■ **Assignment**: Please set down all of the data below verbatim.

■ **Recorded data**:
*** Block opens ***

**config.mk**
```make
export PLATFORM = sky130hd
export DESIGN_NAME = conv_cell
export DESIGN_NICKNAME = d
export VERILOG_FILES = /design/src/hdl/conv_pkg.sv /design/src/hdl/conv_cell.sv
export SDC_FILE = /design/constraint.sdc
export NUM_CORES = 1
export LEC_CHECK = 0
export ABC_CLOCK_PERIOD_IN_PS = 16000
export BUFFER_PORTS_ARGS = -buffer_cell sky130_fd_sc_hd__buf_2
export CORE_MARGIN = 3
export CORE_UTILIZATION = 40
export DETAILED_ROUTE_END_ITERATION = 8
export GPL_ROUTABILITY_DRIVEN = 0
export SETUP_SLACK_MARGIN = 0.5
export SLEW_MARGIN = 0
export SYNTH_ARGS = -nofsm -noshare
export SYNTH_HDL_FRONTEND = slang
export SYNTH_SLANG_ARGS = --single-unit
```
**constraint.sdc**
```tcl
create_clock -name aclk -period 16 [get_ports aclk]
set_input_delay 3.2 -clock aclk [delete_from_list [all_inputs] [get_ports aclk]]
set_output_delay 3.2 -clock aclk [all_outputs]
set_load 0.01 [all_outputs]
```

*** Block closes ***

■ **Response to this exercise**:
**config.mk**
```make
export PLATFORM = sky130hd
export DESIGN_NAME = conv_cell
export DESIGN_NICKNAME = d
export VERILOG_FILES = /design/src/hdl/conv_pkg.sv /design/src/hdl/conv_cell.sv
export SDC_FILE = /design/constraint.sdc
export NUM_CORES = 1
export LEC_CHECK = 0
export ABC_CLOCK_PERIOD_IN_PS = 16000
export BUFFER_PORTS_ARGS = -buffer_cell sky130_fd_sc_hd__buf_2
export CORE_MARGIN = 3
export CORE_UTILIZATION = 40
export DETAILED_ROUTE_END_ITERATION = 8
export GPL_ROUTABILITY_DRIVEN = 0
export SETUP_SLACK_MARGIN = 0.5
export SLEW_MARGIN = 0
export SYNTH_ARGS = -nofsm -noshare
export SYNTH_HDL_FRONTEND = slang
export SYNTH_SLANG_ARGS = --single-unit
```
**constraint.sdc**
```tcl
create_clock -name aclk -period 16 [get_ports aclk]
set_input_delay 3.2 -clock aclk [delete_from_list [all_inputs] [get_ports aclk]]
set_output_delay 3.2 -clock aclk [all_outputs]
set_load 0.01 [all_outputs]
```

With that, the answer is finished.